About Atomix
In a city that has never lacked for extraordinary restaurants, Atomix has done something genuinely rare: it has become the answer. Three Michelin stars. Number one in North America's 50 Best. Number twelve in the world. These are not marketing claims — they are the considered judgment of the global food establishment, rendered unanimously and without qualification.
Chef Junghyun "JP" Park and his wife Ellia operate a fourteen-seat U-shaped counter in a basement room on East 30th Street, a block from NoMad. Fourteen seats. The intimacy is total. Every evening runs as a single seating, twelve courses, approximately three and a half hours. Each course arrives with a hand-illustrated card describing the ingredient, technique, and provenance in a calligraphy that functions as dinner theatre before the plate arrives.

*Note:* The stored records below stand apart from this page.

==> src/hdl/decode_pkg.sv <==
package decode_pkg;

    typedef logic [31:0] inst_t;
    typedef logic [6:0]  opcode_t;
    typedef logic [2:0]  funct3_t;
    typedef logic [6:0]  funct7_t;
    typedef logic [4:0]  reg_addr_t;
    typedef logic [11:0] csr_addr_t;

    localparam opcode_t OPCODE_LUI       = 7'b0110111;
    localparam opcode_t OPCODE_AUIPC     = 7'b0010111;
    localparam opcode_t OPCODE_JAL       = 7'b1101111;
    localparam opcode_t OPCODE_JALR      = 7'b1100111;
    localparam opcode_t OPCODE_BRANCH    = 7'b1100011;
    localparam opcode_t OPCODE_LOAD      = 7'b0000011;
    localparam opcode_t OPCODE_STORE     = 7'b0100011;
    localparam opcode_t OPCODE_ARITH_IMM = 7'b0010011;
    localparam opcode_t OPCODE_ARITH     = 7'b0110011;
    localparam opcode_t OPCODE_SYSTEM    = 7'b1110011;

    localparam funct7_t FUNCT7_BASE = 7'h00;
    // selects SUB, SRA and SRAI
    localparam funct7_t FUNCT7_ALT  = 7'h20;

    // conditional branches
    localparam funct3_t FUNCT3_BEQ  = 3'd0;
    localparam funct3_t FUNCT3_BNE  = 3'd1;
    localparam funct3_t FUNCT3_BLT  = 3'd4;
    localparam funct3_t FUNCT3_BGE  = 3'd5;
    localparam funct3_t FUNCT3_BLTU = 3'd6;
    localparam funct3_t FUNCT3_BGEU = 3'd7;

    // loads and stores
    localparam funct3_t FUNCT3_LB  = 3'd0;
    localparam funct3_t FUNCT3_LH  = 3'd1;
    localparam funct3_t FUNCT3_LW  = 3'd2;
    localparam funct3_t FUNCT3_LBU = 3'd4;
    localparam funct3_t FUNCT3_LHU = 3'd5;
    localparam funct3_t FUNCT3_SB  = 3'd0;
    localparam funct3_t FUNCT3_SH  = 3'd1;
    localparam funct3_t FUNCT3_SW  = 3'd2;

    // shared by register and immediate arithmetic
    localparam funct3_t FUNCT3_ADD_SUB = 3'd0;
    localparam funct3_t FUNCT3_SLL     = 3'd1;
    localparam funct3_t FUNCT3_SLT     = 3'd2;
    localparam funct3_t FUNCT3_SLTU    = 3'd3;
    localparam funct3_t FUNCT3_XOR     = 3'd4;
    localparam funct3_t FUNCT3_SRL_SRA = 3'd5;
    localparam funct3_t FUNCT3_OR      = 3'd6;
    localparam funct3_t FUNCT3_AND     = 3'd7;

    localparam funct3_t FUNCT3_CSRRW  = 3'd1;
    localparam funct3_t FUNCT3_CSRRS  = 3'd2;
    localparam funct3_t FUNCT3_CSRRC  = 3'd3;
    localparam funct3_t FUNCT3_CSRRWI = 3'd5;
    localparam funct3_t FUNCT3_CSRRSI = 3'd6;
    localparam funct3_t FUNCT3_CSRRCI = 3'd7;

    typedef enum logic [2:0] {
        IMM_TYPE_I, IMM_TYPE_S, IMM_TYPE_B, IMM_TYPE_U, IMM_TYPE_J, IMM_TYPE_CSR
    } imm_type_e;

    typedef enum logic {
        ALU_ARG_1_SEL_REGFILE_R_DATA_1, ALU_ARG_1_SEL_PC
    } alu_arg_1_sel_e;

    typedef enum logic [1:0] {
        ALU_ARG_2_SEL_REGFILE_R_DATA_2, ALU_ARG_2_SEL_IMM, ALU_ARG_2_SEL_4
    } alu_arg_2_sel_e;

    typedef enum logic [3:0] {
        ALU_OP_ADD, ALU_OP_SUB, ALU_OP_SLL, ALU_OP_SLT, ALU_OP_SLTU, ALU_OP_XOR,
        ALU_OP_SRL, ALU_OP_SRA, ALU_OP_OR, ALU_OP_AND, ALU_OP_SEQ, ALU_OP_SNEQ,
        ALU_OP_SGE, ALU_OP_SGEU, ALU_OP_ARG_1_BYPASS, ALU_OP_ARG_2_BYPASS
    } alu_op_e;

    typedef enum logic [3:0] {
        DATA_MEM_OP_NONE, DATA_MEM_OP_LOAD_BYTE, DATA_MEM_OP_LOAD_HALF,
        DATA_MEM_OP_LOAD_WORD, DATA_MEM_OP_LOAD_BYTE_UNSIGNED,
        DATA_MEM_OP_LOAD_HALF_UNSIGNED, DATA_MEM_OP_STORE_BYTE,
        DATA_MEM_OP_STORE_HALF, DATA_MEM_OP_STORE_WORD
    } data_mem_op_e;

    typedef enum logic [1:0] {
        BRANCH_TYPE_NONE, BRANCH_TYPE_CONDITIONAL, BRANCH_TYPE_UNCONDITIONAL
    } branch_type_e;

    typedef enum logic {
        BRANCH_PC_SEL_PC_PLUS_IMM, BRANCH_PC_SEL_REGFILE_R_DATA_1_PLUS_IMM
    } branch_pc_sel_e;

    typedef enum logic [1:0] {
        REGFILE_W_DATA_SEL_ALU, REGFILE_W_DATA_SEL_DATA_MEM, REGFILE_W_DATA_SEL_CSR
    } regfile_w_data_sel_e;

    typedef enum logic [1:0] {
        CSR_WRITE_TYPE_COPY, CSR_WRITE_TYPE_SET, CSR_WRITE_TYPE_CLEAR
    } csr_write_type_e;

endpackage
==> src/hdl/uop_if.sv <==
`timescale 1ns/1ps

interface uop_if;
    import decode_pkg::*;

    logic                valid;
    logic                illegal;
    logic                rf_w_en;
    reg_addr_t           rf_w_addr;
    reg_addr_t           rf_r_addr_1;
    reg_addr_t           rf_r_addr_2;
    imm_type_e           imm_type;
    alu_arg_1_sel_e      alu_arg_1_sel;
    alu_arg_2_sel_e      alu_arg_2_sel;
    alu_op_e             alu_op;
    data_mem_op_e        data_mem_op;
    branch_type_e        branch_type;
    branch_pc_sel_e      branch_pc_sel;
    regfile_w_data_sel_e rf_w_data_sel;
    csr_addr_t           csr_addr;
    logic                csr_w_en;
    csr_write_type_e     csr_w_type;

    modport producer (
        output valid, illegal, rf_w_en, rf_w_addr, rf_r_addr_1, rf_r_addr_2, imm_type,
               alu_arg_1_sel, alu_arg_2_sel, alu_op, data_mem_op, branch_type,
               branch_pc_sel, rf_w_data_sel, csr_addr, csr_w_en, csr_w_type
    );
    modport consumer (
        input valid, illegal, rf_w_en, rf_w_addr, rf_r_addr_1, rf_r_addr_2, imm_type,
              alu_arg_1_sel, alu_arg_2_sel, alu_op, data_mem_op, branch_type,
              branch_pc_sel, rf_w_data_sel, csr_addr, csr_w_en, csr_w_type
    );
endinterface

==> src/hdl/inst_fields_if.sv <==
`timescale 1ns/1ps

interface inst_fields_if;
    import decode_pkg::*;

    logic      valid;
    opcode_t   opcode;
    funct3_t   funct3;
    funct7_t   funct7;
    reg_addr_t rd;
    reg_addr_t rs1;
    reg_addr_t rs2;
    csr_addr_t csr_addr;

    modport producer (output valid, opcode, funct3, funct7, rd, rs1, rs2, csr_addr);
    modport consumer (input valid, opcode, funct3, funct7, rd, rs1, rs2, csr_addr);
endinterface

==> src/hdl/rv_decode.sv <==
`timescale 1ns/1ps

module rv_decode (
    input  logic                            i_clk,
    input  logic                            i_rst_n,
    input  logic                            i_valid,
    input  decode_pkg::inst_t               i_inst,
    output logic                            o_valid,
    output logic                            o_illegal,
    output logic                            o_rf_w_en,
    output decode_pkg::reg_addr_t           o_rf_w_addr,
    output decode_pkg::reg_addr_t           o_rf_r_addr_1,
    output decode_pkg::reg_addr_t           o_rf_r_addr_2,
    output decode_pkg::imm_type_e           o_imm_type,
    output decode_pkg::alu_arg_1_sel_e      o_alu_arg_1_sel,
    output decode_pkg::alu_arg_2_sel_e      o_alu_arg_2_sel,
    output decode_pkg::alu_op_e             o_alu_op,
    output decode_pkg::data_mem_op_e        o_data_mem_op,
    output decode_pkg::branch_type_e        o_branch_type,
    output decode_pkg::branch_pc_sel_e      o_branch_pc_sel,
    output decode_pkg::regfile_w_data_sel_e o_rf_w_data_sel,
    output decode_pkg::csr_addr_t           o_csr_addr,
    output logic                            o_csr_w_en,
    output decode_pkg::csr_write_type_e     o_csr_w_type
);

    inst_fields_if inst_fields ();
    uop_if         uop ();

    // stage 1
    inst_capture i_inst_capture (
        .i_clk    (i_clk),
        .i_rst_n  (i_rst_n),
        .i_valid  (i_valid),
        .i_inst   (i_inst),
        .o_fields (inst_fields)
    );

    uop_decoder i_uop_decoder (
        .i_fields (inst_fields),
        .o_uop    (uop)
    );

    // stage 2
    uop_register i_uop_register (
        .i_clk           (i_clk),
        .i_rst_n         (i_rst_n),
        .i_uop           (uop),
        .o_valid         (o_valid),
        .o_illegal       (o_illegal),
        .o_rf_w_en       (o_rf_w_en),
        .o_rf_w_addr     (o_rf_w_addr),
        .o_rf_r_addr_1   (o_rf_r_addr_1),
        .o_rf_r_addr_2   (o_rf_r_addr_2),
        .o_imm_type      (o_imm_type),
        .o_alu_arg_1_sel (o_alu_arg_1_sel),
        .o_alu_arg_2_sel (o_alu_arg_2_sel),
        .o_alu_op        (o_alu_op),
        .o_data_mem_op   (o_data_mem_op),
        .o_branch_type   (o_branch_type),
        .o_branch_pc_sel (o_branch_pc_sel),
        .o_rf_w_data_sel (o_rf_w_data_sel),
        .o_csr_addr      (o_csr_addr),
        .o_csr_w_en      (o_csr_w_en),
        .o_csr_w_type    (o_csr_w_type)
    );
endmodule

==> src/hdl/uop_register.sv <==
`timescale 1ns/1ps

module uop_register (
    input  logic                            i_clk,
    input  logic                            i_rst_n,
    uop_if.consumer                         i_uop,
    output logic                            o_valid,
    output logic                            o_illegal,
    output logic                            o_rf_w_en,
    output decode_pkg::reg_addr_t           o_rf_w_addr,
    output decode_pkg::reg_addr_t           o_rf_r_addr_1,
    output decode_pkg::reg_addr_t           o_rf_r_addr_2,
    output decode_pkg::imm_type_e           o_imm_type,
    output decode_pkg::alu_arg_1_sel_e      o_alu_arg_1_sel,
    output decode_pkg::alu_arg_2_sel_e      o_alu_arg_2_sel,
    output decode_pkg::alu_op_e             o_alu_op,
    output decode_pkg::data_mem_op_e        o_data_mem_op,
    output decode_pkg::branch_type_e        o_branch_type,
    output decode_pkg::branch_pc_sel_e      o_branch_pc_sel,
    output decode_pkg::regfile_w_data_sel_e o_rf_w_data_sel,
    output decode_pkg::csr_addr_t           o_csr_addr,
    output logic                            o_csr_w_en,
    output decode_pkg::csr_write_type_e     o_csr_w_type
);
    import decode_pkg::*;

    // side effects are squashed here on illegal
    always_ff @(posedge i_clk) begin
        if (!i_rst_n) begin
            o_valid       <= 1'b0;
            o_illegal     <= 1'b0;
            o_rf_w_en     <= 1'b0;
            o_csr_w_en    <= 1'b0;
            o_data_mem_op <= DATA_MEM_OP_NONE;
            o_branch_type <= BRANCH_TYPE_NONE;
        end else begin
            o_valid <= i_uop.valid;
            if (i_uop.valid) begin
                o_illegal     <= i_uop.illegal;
                o_rf_w_en     <= i_uop.rf_w_en && !i_uop.illegal;
                o_csr_w_en    <= i_uop.csr_w_en && !i_uop.illegal;
                o_data_mem_op <= i_uop.illegal ? DATA_MEM_OP_NONE : i_uop.data_mem_op;
                o_branch_type <= i_uop.illegal ? BRANCH_TYPE_NONE : i_uop.branch_type;
            end
        end
    end

    always_ff @(posedge i_clk) begin
        if (i_uop.valid) begin
            o_rf_w_addr     <= i_uop.rf_w_addr;
            o_rf_r_addr_1   <= i_uop.rf_r_addr_1;
            o_rf_r_addr_2   <= i_uop.rf_r_addr_2;
            o_imm_type      <= i_uop.imm_type;
            o_alu_arg_1_sel <= i_uop.alu_arg_1_sel;
            o_alu_arg_2_sel <= i_uop.alu_arg_2_sel;
            o_alu_op        <= i_uop.alu_op;
            o_branch_pc_sel <= i_uop.branch_pc_sel;
            o_rf_w_data_sel <= i_uop.rf_w_data_sel;
            o_csr_addr      <= i_uop.csr_addr;
            o_csr_w_type    <= i_uop.csr_w_type;
        end
    end
endmodule

==> src/hdl/uop_decoder.sv <==
`timescale 1ns/1ps

module uop_decoder (
    inst_fields_if.consumer i_fields,
    uop_if.producer         o_uop
);
    import decode_pkg::*;

    logic f7_alt;
    logic f7_ok;

    assign f7_alt = (i_fields.funct7 == FUNCT7_ALT);
    assign f7_ok  = f7_alt || (i_fields.funct7 == FUNCT7_BASE);

    assign o_uop.valid       = i_fields.valid;
    assign o_uop.rf_w_addr   = i_fields.rd;
    assign o_uop.rf_r_addr_1 = i_fields.rs1;
    assign o_uop.rf_r_addr_2 = i_fields.rs2;
    assign o_uop.csr_addr    = i_fields.csr_addr;

    always_comb begin
        // unused selectors stay at the first enum value
        o_uop.illegal       = 1'b0;
        o_uop.rf_w_en       = 1'b0;
        o_uop.imm_type      = IMM_TYPE_I;
        o_uop.alu_arg_1_sel = ALU_ARG_1_SEL_REGFILE_R_DATA_1;
        o_uop.alu_arg_2_sel = ALU_ARG_2_SEL_REGFILE_R_DATA_2;
        o_uop.alu_op        = ALU_OP_ADD;
        o_uop.data_mem_op   = DATA_MEM_OP_NONE;
        o_uop.branch_type   = BRANCH_TYPE_NONE;
        o_uop.branch_pc_sel = BRANCH_PC_SEL_PC_PLUS_IMM;
        o_uop.rf_w_data_sel = REGFILE_W_DATA_SEL_ALU;
        o_uop.csr_w_en      = 1'b0;
        o_uop.csr_w_type    = CSR_WRITE_TYPE_COPY;

        case (i_fields.opcode)
            OPCODE_LUI: begin
                o_uop.rf_w_en       = 1'b1;
                o_uop.imm_type      = IMM_TYPE_U;
                o_uop.alu_arg_2_sel = ALU_ARG_2_SEL_IMM;
                o_uop.alu_op        = ALU_OP_ARG_2_BYPASS;
            end
            OPCODE_AUIPC: begin
                o_uop.rf_w_en       = 1'b1;
                o_uop.imm_type      = IMM_TYPE_U;
                o_uop.alu_arg_1_sel = ALU_ARG_1_SEL_PC;
                o_uop.alu_arg_2_sel = ALU_ARG_2_SEL_IMM;
            end
            // link value pc + 4 goes through the ALU
            OPCODE_JAL, OPCODE_JALR: begin
                o_uop.rf_w_en       = 1'b1;
                o_uop.alu_arg_1_sel = ALU_ARG_1_SEL_PC;
                o_uop.alu_arg_2_sel = ALU_ARG_2_SEL_4;
                o_uop.branch_type   = BRANCH_TYPE_UNCONDITIONAL;
                if (i_fields.opcode == OPCODE_JAL) begin
                    o_uop.imm_type = IMM_TYPE_J;
                end else begin
                    o_uop.branch_pc_sel = BRANCH_PC_SEL_REGFILE_R_DATA_1_PLUS_IMM;
                end
            end
            OPCODE_BRANCH: begin
                o_uop.imm_type    = IMM_TYPE_B;
                o_uop.branch_type = BRANCH_TYPE_CONDITIONAL;
                case (i_fields.funct3)
                    FUNCT3_BEQ:  o_uop.alu_op = ALU_OP_SEQ;
                    FUNCT3_BNE:  o_uop.alu_op = ALU_OP_SNEQ;
                    FUNCT3_BLT:  o_uop.alu_op = ALU_OP_SLT;
                    FUNCT3_BGE:  o_uop.alu_op = ALU_OP_SGE;
                    FUNCT3_BLTU: o_uop.alu_op = ALU_OP_SLTU;
                    FUNCT3_BGEU: o_uop.alu_op = ALU_OP_SGEU;
                    default:     o_uop.illegal = 1'b1;
                endcase
            end
            OPCODE_LOAD: begin
                o_uop.rf_w_en       = 1'b1;
                o_uop.alu_arg_2_sel = ALU_ARG_2_SEL_IMM;
                o_uop.rf_w_data_sel = REGFILE_W_DATA_SEL_DATA_MEM;
                case (i_fields.funct3)
                    FUNCT3_LB:  o_uop.data_mem_op = DATA_MEM_OP_LOAD_BYTE;
                    FUNCT3_LH:  o_uop.data_mem_op = DATA_MEM_OP_LOAD_HALF;
                    FUNCT3_LW:  o_uop.data_mem_op = DATA_MEM_OP_LOAD_WORD;
                    FUNCT3_LBU: o_uop.data_mem_op = DATA_MEM_OP_LOAD_BYTE_UNSIGNED;
                    FUNCT3_LHU: o_uop.data_mem_op = DATA_MEM_OP_LOAD_HALF_UNSIGNED;
                    default:    o_uop.illegal = 1'b1;
                endcase
            end
            OPCODE_STORE: begin
                o_uop.imm_type      = IMM_TYPE_S;
                o_uop.alu_arg_2_sel = ALU_ARG_2_SEL_IMM;
                case (i_fields.funct3)
                    FUNCT3_SB: o_uop.data_mem_op = DATA_MEM_OP_STORE_BYTE;
                    FUNCT3_SH: o_uop.data_mem_op = DATA_MEM_OP_STORE_HALF;
                    FUNCT3_SW: o_uop.data_mem_op = DATA_MEM_OP_STORE_WORD;
                    default:   o_uop.illegal = 1'b1;
                endcase
            end
            OPCODE_ARITH_IMM, OPCODE_ARITH: begin
                o_uop.rf_w_en = 1'b1;
                if (i_fields.opcode == OPCODE_ARITH_IMM) begin
                    o_uop.alu_arg_2_sel = ALU_ARG_2_SEL_IMM;
                end
                case (i_fields.funct3)
                    FUNCT3_SLL: begin
                        o_uop.alu_op  = ALU_OP_SLL;
                        o_uop.illegal = !f7_ok;
                    end
                    FUNCT3_SLT:  o_uop.alu_op = ALU_OP_SLT;
                    FUNCT3_SLTU: o_uop.alu_op = ALU_OP_SLTU;
                    FUNCT3_XOR:  o_uop.alu_op = ALU_OP_XOR;
                    FUNCT3_OR:   o_uop.alu_op = ALU_OP_OR;
                    FUNCT3_AND:  o_uop.alu_op = ALU_OP_AND;
                    FUNCT3_SRL_SRA: begin
                        o_uop.alu_op  = f7_alt ? ALU_OP_SRA : ALU_OP_SRL;
                        o_uop.illegal = !f7_ok;
                    end
                    // addi carries no funct7
                    FUNCT3_ADD_SUB: begin
                        if (i_fields.opcode == OPCODE_ARITH) begin
                            o_uop.alu_op  = f7_alt ? ALU_OP_SUB : ALU_OP_ADD;
                            o_uop.illegal = !f7_ok;
                        end
                    end
                endcase
            end
            OPCODE_SYSTEM: begin
                o_uop.rf_w_data_sel = REGFILE_W_DATA_SEL_CSR;
                o_uop.rf_w_en       = 1'b1;
                o_uop.csr_w_en      = 1'b1;
                case (i_fields.funct3)
                    FUNCT3_CSRRW:  o_uop.csr_w_type = CSR_WRITE_TYPE_COPY;
                    FUNCT3_CSRRS:  o_uop.csr_w_type = CSR_WRITE_TYPE_SET;
                    FUNCT3_CSRRC:  o_uop.csr_w_type = CSR_WRITE_TYPE_CLEAR;
                    FUNCT3_CSRRWI: o_uop.csr_w_type = CSR_WRITE_TYPE_COPY;
                    FUNCT3_CSRRSI: o_uop.csr_w_type = CSR_WRITE_TYPE_SET;
                    FUNCT3_CSRRCI: o_uop.csr_w_type = CSR_WRITE_TYPE_CLEAR;
                    // ecall, mret, wfi and friends
                    default:       o_uop.illegal = 1'b1;
                endcase
                // funct3[2] picks the zimm forms
                if (i_fields.funct3[2]) begin
                    o_uop.imm_type      = IMM_TYPE_CSR;
                    o_uop.alu_arg_2_sel = ALU_ARG_2_SEL_IMM;
                    o_uop.alu_op        = ALU_OP_ARG_2_BYPASS;
                end else begin
                    o_uop.alu_op = ALU_OP_ARG_1_BYPASS;
                end
            end
            // fence and undefined opcodes
            default: o_uop.illegal = 1'b1;
        endcase
    end
endmodule

==> src/hdl/inst_capture.sv <==
`timescale 1ns/1ps

module inst_capture (
    input  logic              i_clk,
    input  logic              i_rst_n,
    input  logic              i_valid,
    input  decode_pkg::inst_t i_inst,
    inst_fields_if.producer   o_fields
);
    import decode_pkg::*;

    logic  valid_q;
    inst_t inst_q;

    always_ff @(posedge i_clk) begin
        if (!i_rst_n) begin
            valid_q <= 1'b0;
        end else begin
            valid_q <= i_valid;
        end
    end

    // word held until the next valid
    always_ff @(posedge i_clk) begin
        if (i_valid) begin
            inst_q <= i_inst;
        end
    end

    assign o_fields.valid    = valid_q;
    assign o_fields.opcode   = inst_q[6:0];
    assign o_fields.rd       = inst_q[11:7];
    assign o_fields.funct3   = inst_q[14:12];
    assign o_fields.rs1      = inst_q[19:15];
    assign o_fields.rs2      = inst_q[24:20];
    assign o_fields.funct7   = inst_q[31:25];
    assign o_fields.csr_addr = inst_q[31:20];
endmodule

==> config.mk <==
export PLATFORM = sky130hd
export DESIGN_NAME = rv_decode
export DESIGN_NICKNAME = d
export VERILOG_FILES = /design/src/hdl/decode_pkg.sv /design/src/hdl/uop_if.sv /design/src/hdl/inst_fields_if.sv /design/src/hdl/rv_decode.sv /design/src/hdl/uop_register.sv /design/src/hdl/uop_decoder.sv /design/src/hdl/inst_capture.sv
export SDC_FILE = /design/constraint.sdc
export NUM_CORES = 1
export LEC_CHECK = 0
export ABC_CLOCK_PERIOD_IN_PS = 5500
export BUFFER_PORTS_ARGS = -buffer_cell sky130_fd_sc_hd__buf_2
export CAP_MARGIN = 10
export CORE_MARGIN = 4
export CORE_UTILIZATION = 35
export CTS_CLUSTER_SIZE = 25
export DETAILED_ROUTE_END_ITERATION = 10
export GPL_TIMING_DRIVEN = 1
export SETUP_SLACK_MARGIN = 0.2
export SLEW_MARGIN = 20
export SYNTH_ARGS = -nofsm -noshare
export SYNTH_HDL_FRONTEND = slang
export SYNTH_SLANG_ARGS = --single-unit
==> constraint.sdc <==
create_clock -name i_clk -period 5.5 [get_ports i_clk]
set_input_delay 0.55 -clock i_clk [delete_from_list [all_inputs] [get_ports i_clk]]
set_output_delay 0.55 -clock i_clk [all_outputs]
set_load 0.01 [all_outputs]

The cooking channels Korean culinary tradition through a fine-dining intelligence that rivals anything produced in France or Japan. A course of ganjang gejang — raw crab cured in soy — might follow an aged beef tallow candle whose rendered drippings become the sauce for the next dish. The fermentation is meticulous; the textures shift from the cool and clean to the deeply savory in sequences that build like music. Wine pairings run from $250 to $550 depending on the tier, and the cellar — particularly the sake and Korean rice wine selections — is among the most considered in New York.
The James Beard Award for Outstanding Hospitality 2025 went not to a restaurant with a famous maître d' but to a fourteen-seat counter where the chef's wife greets you at the door and the ceramics were fired specifically for each course. That is the Atomix proposition: that the most refined hospitality is also the most personal.